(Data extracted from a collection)
****************************************
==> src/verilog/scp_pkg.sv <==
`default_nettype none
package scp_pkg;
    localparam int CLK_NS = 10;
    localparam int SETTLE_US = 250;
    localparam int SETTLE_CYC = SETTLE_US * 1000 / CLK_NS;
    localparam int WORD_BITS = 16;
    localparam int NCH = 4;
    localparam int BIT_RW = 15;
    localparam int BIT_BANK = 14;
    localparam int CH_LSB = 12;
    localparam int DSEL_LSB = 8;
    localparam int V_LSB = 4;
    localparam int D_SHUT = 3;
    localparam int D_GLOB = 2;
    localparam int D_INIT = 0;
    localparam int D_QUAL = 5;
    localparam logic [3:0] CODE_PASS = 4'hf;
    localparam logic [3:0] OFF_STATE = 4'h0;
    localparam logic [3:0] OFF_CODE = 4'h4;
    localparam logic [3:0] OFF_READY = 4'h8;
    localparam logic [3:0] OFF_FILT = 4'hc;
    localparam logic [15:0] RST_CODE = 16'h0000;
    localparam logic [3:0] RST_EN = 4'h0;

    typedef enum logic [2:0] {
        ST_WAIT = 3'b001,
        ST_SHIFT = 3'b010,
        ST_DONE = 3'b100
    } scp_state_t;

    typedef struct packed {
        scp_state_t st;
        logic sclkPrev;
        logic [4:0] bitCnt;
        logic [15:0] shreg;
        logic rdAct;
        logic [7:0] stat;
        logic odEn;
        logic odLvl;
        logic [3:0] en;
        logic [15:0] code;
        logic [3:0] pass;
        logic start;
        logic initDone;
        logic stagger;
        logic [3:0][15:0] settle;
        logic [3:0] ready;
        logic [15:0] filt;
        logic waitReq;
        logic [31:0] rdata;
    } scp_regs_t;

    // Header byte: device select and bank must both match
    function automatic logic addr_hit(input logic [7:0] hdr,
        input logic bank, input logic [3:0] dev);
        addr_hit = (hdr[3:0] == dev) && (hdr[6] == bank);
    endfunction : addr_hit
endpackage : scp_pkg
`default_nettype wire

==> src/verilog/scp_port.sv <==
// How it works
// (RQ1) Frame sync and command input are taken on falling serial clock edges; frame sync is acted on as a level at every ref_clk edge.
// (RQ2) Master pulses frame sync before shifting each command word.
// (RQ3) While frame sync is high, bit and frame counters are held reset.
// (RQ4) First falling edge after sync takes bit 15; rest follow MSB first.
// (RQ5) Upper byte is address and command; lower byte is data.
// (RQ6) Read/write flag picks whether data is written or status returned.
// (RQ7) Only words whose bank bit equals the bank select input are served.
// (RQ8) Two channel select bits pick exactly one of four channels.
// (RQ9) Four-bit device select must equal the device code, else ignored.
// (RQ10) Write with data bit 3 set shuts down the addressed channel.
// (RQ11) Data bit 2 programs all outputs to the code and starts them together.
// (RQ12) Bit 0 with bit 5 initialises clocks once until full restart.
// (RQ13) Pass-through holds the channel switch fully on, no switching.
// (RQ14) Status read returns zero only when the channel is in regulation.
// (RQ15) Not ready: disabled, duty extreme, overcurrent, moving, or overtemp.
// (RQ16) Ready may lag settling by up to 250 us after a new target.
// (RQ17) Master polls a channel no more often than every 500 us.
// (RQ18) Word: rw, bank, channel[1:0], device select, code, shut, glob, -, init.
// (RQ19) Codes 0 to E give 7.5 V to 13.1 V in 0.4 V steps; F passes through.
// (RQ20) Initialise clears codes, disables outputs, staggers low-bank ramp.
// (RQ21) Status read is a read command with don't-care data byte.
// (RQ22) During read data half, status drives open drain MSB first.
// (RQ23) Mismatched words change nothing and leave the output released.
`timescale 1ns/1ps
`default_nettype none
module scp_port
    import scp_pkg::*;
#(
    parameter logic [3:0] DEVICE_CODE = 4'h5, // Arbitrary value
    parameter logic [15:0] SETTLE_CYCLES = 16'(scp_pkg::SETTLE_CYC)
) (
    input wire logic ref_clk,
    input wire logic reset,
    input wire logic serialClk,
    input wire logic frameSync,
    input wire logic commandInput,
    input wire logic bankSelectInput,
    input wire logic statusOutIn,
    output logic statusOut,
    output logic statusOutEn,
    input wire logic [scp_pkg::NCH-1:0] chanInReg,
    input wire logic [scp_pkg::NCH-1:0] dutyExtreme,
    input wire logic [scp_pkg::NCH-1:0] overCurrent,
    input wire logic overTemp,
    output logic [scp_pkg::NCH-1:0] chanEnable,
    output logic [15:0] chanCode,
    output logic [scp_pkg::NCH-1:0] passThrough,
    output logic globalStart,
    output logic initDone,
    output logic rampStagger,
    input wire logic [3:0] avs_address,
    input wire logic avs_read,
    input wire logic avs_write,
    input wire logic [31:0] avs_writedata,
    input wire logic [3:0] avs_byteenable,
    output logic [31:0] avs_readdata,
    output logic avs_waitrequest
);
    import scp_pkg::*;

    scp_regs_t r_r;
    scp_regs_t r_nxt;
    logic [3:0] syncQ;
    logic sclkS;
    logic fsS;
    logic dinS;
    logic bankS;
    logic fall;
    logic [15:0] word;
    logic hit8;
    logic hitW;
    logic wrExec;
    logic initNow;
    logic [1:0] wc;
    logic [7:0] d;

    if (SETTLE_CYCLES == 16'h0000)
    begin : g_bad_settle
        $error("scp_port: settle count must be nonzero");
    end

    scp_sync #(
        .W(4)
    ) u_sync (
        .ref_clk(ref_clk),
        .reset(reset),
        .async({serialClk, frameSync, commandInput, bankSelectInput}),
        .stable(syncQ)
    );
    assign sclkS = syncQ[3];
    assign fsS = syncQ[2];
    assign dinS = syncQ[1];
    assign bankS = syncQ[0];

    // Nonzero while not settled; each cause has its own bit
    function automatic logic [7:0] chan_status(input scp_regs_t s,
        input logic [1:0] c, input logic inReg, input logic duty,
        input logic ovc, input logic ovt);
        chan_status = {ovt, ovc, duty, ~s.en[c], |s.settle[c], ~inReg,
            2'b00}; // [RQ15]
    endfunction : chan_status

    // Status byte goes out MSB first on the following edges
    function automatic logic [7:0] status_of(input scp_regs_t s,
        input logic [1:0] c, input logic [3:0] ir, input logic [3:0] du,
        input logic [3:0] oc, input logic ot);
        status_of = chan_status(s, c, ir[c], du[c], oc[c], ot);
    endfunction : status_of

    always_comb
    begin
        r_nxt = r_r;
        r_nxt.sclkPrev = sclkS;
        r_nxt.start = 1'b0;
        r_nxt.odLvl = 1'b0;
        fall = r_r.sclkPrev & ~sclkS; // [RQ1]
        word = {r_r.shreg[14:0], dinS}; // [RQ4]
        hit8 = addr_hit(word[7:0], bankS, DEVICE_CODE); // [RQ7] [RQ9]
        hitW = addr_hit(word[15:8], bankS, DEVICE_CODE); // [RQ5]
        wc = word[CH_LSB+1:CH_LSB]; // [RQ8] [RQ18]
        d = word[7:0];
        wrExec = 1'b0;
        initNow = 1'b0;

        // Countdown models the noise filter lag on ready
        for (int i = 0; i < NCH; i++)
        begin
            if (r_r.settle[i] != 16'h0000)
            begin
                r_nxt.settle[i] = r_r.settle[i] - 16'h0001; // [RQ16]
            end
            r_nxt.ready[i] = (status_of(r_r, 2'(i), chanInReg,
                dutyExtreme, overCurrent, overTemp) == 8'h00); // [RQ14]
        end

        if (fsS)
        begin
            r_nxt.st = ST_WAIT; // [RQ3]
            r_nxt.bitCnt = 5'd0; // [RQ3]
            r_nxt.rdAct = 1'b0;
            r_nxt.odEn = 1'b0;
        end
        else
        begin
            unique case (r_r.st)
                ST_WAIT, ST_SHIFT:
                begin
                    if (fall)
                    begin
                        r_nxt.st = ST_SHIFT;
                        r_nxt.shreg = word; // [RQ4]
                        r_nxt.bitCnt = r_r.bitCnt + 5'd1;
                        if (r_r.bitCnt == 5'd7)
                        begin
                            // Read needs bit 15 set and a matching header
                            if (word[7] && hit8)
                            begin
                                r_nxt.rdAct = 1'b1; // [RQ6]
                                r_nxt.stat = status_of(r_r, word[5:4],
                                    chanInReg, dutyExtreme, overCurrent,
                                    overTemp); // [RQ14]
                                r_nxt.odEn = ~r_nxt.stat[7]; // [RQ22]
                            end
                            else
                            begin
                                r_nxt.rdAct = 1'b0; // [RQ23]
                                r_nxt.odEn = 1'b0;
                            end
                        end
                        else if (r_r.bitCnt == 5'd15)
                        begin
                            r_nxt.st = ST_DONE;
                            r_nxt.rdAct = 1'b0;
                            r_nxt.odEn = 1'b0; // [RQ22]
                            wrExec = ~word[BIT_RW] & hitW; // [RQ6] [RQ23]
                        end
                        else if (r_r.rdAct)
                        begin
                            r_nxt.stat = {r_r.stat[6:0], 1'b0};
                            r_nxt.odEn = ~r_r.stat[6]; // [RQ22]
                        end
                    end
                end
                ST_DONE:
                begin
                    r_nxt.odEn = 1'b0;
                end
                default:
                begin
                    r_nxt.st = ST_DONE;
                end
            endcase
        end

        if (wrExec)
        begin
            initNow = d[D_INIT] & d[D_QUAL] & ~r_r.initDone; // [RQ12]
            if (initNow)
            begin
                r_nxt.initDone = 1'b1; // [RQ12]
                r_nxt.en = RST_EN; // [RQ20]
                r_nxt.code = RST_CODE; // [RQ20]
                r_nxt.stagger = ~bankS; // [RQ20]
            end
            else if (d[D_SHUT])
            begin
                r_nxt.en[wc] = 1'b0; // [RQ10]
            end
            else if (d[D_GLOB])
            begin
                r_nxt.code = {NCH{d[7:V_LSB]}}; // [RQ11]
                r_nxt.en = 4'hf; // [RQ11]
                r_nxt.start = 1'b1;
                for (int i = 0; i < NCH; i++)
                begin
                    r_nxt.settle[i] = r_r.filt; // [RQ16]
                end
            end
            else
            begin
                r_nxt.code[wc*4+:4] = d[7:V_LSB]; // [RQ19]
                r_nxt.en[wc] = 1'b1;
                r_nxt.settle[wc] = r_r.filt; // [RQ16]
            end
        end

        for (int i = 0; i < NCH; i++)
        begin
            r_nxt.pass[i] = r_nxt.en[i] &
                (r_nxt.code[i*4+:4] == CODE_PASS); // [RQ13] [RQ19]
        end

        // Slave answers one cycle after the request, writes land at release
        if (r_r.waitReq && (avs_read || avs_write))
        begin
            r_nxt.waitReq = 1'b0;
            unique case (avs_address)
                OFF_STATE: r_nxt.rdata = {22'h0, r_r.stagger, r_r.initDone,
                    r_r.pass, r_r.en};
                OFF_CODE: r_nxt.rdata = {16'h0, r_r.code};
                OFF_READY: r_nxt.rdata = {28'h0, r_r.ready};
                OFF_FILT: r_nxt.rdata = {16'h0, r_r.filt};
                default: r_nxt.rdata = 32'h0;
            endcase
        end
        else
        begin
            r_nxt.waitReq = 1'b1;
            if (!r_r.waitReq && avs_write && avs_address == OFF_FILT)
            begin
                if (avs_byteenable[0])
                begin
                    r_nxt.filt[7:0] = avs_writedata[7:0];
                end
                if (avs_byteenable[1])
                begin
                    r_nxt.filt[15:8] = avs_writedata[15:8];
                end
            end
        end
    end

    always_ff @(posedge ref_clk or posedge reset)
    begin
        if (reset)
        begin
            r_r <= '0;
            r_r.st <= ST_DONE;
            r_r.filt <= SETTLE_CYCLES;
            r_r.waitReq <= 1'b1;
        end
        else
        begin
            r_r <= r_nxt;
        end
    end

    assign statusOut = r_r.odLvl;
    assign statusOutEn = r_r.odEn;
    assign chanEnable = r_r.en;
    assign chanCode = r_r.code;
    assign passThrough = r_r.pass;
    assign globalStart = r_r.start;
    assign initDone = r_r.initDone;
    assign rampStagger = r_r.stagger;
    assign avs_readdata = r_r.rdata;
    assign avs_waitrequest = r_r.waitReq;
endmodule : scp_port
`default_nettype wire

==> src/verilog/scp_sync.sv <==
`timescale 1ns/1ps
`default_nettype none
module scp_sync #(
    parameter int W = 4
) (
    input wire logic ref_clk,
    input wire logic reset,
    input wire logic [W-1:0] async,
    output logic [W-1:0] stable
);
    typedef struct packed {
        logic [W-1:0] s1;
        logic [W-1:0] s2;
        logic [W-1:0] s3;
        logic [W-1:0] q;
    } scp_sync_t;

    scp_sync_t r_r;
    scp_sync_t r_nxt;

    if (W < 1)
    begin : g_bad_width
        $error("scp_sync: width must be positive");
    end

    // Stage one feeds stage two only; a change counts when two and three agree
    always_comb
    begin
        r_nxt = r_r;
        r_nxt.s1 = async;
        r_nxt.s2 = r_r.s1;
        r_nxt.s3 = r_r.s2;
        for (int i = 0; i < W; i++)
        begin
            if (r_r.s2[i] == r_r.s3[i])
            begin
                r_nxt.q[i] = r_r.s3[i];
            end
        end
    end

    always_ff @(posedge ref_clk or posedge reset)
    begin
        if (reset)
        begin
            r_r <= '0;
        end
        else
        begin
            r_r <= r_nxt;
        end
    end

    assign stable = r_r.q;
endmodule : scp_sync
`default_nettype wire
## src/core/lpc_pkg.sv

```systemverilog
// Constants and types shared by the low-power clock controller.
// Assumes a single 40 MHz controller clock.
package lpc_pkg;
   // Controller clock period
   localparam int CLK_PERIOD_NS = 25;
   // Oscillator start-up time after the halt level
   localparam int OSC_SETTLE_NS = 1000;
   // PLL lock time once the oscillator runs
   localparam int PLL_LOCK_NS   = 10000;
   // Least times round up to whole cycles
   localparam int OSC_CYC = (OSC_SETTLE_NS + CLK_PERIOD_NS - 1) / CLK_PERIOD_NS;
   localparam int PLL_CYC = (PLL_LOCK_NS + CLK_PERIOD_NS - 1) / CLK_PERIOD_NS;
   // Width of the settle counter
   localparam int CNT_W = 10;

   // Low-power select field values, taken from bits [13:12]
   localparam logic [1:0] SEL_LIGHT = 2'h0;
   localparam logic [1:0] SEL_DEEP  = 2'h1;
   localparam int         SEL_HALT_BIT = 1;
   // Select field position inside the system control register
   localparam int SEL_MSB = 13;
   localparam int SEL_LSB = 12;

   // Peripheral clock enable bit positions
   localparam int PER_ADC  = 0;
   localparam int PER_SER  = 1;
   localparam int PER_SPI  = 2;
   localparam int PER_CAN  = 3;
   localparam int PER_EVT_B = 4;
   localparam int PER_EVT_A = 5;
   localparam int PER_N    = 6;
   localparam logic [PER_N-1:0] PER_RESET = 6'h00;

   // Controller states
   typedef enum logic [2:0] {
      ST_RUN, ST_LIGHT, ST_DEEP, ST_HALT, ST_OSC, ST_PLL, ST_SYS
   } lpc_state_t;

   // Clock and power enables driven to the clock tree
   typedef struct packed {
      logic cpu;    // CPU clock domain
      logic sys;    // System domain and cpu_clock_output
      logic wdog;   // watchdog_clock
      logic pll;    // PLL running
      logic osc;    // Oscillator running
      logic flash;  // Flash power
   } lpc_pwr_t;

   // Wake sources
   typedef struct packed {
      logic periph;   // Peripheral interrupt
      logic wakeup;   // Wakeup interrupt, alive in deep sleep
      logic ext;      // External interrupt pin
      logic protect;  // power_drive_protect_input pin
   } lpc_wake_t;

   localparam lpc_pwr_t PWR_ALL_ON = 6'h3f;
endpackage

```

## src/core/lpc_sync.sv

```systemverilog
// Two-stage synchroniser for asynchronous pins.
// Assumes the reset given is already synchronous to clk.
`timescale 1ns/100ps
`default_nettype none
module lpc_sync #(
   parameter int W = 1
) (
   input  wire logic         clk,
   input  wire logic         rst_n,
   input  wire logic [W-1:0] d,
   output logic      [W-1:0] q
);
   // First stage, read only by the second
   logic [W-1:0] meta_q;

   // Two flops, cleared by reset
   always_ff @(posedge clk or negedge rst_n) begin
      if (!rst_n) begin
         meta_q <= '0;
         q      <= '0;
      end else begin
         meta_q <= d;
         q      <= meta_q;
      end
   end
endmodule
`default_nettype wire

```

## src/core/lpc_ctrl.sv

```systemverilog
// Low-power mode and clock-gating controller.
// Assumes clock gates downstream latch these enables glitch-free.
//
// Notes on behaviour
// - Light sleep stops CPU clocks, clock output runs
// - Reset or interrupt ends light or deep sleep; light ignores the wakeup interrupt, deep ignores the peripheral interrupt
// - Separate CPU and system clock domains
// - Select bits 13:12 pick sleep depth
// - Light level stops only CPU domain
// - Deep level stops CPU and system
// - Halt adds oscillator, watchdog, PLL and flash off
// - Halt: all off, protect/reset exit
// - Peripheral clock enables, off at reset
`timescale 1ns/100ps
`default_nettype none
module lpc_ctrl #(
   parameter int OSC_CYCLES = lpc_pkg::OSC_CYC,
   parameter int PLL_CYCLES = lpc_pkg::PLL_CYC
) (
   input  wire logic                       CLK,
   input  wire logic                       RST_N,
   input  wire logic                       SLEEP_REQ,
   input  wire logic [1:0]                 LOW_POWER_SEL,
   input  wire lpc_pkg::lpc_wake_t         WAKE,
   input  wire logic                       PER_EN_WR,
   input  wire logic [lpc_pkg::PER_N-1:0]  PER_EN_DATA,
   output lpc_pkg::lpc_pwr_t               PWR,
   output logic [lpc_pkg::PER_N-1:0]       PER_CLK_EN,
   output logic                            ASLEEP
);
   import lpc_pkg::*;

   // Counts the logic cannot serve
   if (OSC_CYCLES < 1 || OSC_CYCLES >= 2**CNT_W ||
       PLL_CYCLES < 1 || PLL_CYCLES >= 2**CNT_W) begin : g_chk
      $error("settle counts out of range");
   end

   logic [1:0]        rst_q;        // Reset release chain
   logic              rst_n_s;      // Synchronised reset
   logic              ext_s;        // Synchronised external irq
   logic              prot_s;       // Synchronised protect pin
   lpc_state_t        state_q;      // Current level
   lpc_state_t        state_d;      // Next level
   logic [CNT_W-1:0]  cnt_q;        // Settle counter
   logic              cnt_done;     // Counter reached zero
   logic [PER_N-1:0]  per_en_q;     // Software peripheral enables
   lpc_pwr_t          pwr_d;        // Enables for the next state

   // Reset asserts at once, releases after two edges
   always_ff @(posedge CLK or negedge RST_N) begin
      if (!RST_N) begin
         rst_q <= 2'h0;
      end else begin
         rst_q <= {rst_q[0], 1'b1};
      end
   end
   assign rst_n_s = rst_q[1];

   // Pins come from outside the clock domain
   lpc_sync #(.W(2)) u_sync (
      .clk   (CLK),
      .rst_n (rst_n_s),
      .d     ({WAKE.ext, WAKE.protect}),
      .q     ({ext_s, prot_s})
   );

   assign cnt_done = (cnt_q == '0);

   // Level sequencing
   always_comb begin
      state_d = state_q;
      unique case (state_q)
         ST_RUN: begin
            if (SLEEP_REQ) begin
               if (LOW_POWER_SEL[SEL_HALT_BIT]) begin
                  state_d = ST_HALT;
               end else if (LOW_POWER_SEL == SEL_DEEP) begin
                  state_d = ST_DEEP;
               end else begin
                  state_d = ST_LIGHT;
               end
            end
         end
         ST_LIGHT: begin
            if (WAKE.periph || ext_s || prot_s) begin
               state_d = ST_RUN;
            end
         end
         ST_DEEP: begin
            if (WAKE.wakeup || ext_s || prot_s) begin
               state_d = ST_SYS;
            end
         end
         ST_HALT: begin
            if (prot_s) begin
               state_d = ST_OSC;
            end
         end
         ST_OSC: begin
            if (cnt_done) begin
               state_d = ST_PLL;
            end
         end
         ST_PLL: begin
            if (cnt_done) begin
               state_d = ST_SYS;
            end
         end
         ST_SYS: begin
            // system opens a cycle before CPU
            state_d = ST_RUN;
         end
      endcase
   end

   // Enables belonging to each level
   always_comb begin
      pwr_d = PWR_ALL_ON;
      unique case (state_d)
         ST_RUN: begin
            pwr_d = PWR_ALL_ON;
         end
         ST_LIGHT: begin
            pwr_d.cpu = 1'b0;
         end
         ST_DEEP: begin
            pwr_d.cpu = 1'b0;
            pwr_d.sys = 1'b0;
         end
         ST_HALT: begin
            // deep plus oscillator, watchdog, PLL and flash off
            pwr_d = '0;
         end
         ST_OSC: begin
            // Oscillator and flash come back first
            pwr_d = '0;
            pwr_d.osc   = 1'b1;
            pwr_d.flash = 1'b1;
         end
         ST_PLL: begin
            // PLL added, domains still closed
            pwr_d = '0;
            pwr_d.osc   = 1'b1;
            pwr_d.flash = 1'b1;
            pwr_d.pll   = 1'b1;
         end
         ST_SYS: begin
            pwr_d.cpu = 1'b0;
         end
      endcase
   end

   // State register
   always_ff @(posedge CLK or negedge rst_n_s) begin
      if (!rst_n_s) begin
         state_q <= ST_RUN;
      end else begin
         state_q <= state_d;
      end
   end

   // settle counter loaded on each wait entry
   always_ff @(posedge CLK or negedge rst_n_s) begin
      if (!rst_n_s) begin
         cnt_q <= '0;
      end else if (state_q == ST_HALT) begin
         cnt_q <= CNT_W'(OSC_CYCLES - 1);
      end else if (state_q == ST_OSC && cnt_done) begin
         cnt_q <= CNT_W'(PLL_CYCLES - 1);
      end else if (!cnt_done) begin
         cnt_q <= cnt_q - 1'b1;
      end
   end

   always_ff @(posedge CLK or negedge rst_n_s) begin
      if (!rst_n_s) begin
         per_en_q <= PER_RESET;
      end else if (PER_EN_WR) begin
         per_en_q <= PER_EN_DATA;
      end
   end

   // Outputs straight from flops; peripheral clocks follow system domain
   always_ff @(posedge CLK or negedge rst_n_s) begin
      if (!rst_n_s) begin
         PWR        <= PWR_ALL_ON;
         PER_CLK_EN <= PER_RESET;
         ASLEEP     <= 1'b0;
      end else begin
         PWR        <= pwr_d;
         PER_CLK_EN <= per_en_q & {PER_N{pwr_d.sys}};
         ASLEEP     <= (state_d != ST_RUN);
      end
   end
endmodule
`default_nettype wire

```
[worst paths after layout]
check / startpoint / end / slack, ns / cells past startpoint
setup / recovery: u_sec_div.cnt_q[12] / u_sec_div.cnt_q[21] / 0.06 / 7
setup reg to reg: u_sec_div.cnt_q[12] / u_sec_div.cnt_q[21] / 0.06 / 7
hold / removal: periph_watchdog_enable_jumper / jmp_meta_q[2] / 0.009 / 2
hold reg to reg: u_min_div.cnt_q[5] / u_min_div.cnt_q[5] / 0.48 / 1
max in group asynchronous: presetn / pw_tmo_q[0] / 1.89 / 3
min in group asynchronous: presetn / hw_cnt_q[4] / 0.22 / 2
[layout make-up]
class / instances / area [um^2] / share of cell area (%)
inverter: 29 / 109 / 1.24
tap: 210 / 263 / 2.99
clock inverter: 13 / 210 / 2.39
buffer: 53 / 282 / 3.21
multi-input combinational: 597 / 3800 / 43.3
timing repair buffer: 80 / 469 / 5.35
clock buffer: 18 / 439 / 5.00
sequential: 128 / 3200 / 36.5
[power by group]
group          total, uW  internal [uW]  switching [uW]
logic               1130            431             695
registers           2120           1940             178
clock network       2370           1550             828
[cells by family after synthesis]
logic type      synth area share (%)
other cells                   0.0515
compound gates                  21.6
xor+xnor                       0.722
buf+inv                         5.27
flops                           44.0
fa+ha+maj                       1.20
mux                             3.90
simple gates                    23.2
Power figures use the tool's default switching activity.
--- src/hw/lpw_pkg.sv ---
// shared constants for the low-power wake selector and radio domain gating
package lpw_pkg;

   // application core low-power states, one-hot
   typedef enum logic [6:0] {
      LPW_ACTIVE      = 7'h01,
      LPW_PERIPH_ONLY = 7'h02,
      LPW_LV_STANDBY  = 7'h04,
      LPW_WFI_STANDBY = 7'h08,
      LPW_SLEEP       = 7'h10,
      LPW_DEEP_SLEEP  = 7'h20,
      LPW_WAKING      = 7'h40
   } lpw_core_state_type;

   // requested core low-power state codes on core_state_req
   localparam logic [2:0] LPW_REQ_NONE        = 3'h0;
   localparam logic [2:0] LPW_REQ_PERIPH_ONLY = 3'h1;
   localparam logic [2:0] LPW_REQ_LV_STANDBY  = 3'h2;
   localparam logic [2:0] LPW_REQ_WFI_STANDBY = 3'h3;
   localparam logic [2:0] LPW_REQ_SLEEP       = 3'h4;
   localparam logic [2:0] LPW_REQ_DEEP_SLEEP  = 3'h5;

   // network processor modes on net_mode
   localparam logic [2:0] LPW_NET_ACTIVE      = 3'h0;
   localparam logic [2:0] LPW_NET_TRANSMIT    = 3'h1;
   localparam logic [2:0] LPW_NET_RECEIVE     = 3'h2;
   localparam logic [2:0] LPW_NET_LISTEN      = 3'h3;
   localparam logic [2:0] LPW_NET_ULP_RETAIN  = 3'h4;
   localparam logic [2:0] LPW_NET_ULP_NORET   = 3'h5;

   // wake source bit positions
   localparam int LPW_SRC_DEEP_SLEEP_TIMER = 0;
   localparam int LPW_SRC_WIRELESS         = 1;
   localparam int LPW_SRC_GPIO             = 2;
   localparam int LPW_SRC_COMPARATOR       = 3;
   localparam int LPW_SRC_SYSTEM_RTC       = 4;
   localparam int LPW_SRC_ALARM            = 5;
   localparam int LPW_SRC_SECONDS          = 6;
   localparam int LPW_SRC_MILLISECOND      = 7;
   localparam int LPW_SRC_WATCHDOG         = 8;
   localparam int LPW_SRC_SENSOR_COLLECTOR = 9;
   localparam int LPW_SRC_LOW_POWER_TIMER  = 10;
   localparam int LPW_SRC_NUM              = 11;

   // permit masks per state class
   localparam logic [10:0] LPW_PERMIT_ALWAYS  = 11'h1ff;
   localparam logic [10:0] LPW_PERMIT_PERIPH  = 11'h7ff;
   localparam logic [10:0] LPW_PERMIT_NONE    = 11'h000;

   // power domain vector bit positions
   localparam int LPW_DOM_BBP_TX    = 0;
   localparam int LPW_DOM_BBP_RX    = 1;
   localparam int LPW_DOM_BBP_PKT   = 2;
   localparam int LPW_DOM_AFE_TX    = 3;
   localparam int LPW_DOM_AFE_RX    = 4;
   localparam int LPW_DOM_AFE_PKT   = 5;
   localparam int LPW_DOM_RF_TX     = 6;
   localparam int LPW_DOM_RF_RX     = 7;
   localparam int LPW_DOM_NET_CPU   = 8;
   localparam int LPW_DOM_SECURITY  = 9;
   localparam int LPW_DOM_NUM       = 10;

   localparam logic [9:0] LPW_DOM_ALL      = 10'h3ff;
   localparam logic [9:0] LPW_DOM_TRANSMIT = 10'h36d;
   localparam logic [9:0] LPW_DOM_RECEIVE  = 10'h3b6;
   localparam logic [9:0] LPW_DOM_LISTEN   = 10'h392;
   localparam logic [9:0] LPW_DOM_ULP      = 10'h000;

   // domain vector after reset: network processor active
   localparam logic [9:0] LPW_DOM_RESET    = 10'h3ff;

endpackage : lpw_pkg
****************************************
→ **PROBLEM REQUIREMENTS**
Would you print exactly the lines from the first line of the entries above through the line that has "localparam logic [15:0]", both included, and stop there?

→ **YOUR RESPONSE**
==> src/verilog/scp_pkg.sv <==
`default_nettype none
package scp_pkg;
    localparam int CLK_NS = 10;
    localparam int SETTLE_US = 250;
    localparam int SETTLE_CYC = SETTLE_US * 1000 / CLK_NS;
    localparam int WORD_BITS = 16;
    localparam int NCH = 4;
    localparam int BIT_RW = 15;
    localparam int BIT_BANK = 14;
    localparam int CH_LSB = 12;
    localparam int DSEL_LSB = 8;
    localparam int V_LSB = 4;
    localparam int D_SHUT = 3;
    localparam int D_GLOB = 2;
    localparam int D_INIT = 0;
    localparam int D_QUAL = 5;
    localparam logic [3:0] CODE_PASS = 4'hf;
    localparam logic [3:0] OFF_STATE = 4'h0;
    localparam logic [3:0] OFF_CODE = 4'h4;
    localparam logic [3:0] OFF_READY = 4'h8;
    localparam logic [3:0] OFF_FILT = 4'hc;
    localparam logic [15:0] RST_CODE = 16'h0000;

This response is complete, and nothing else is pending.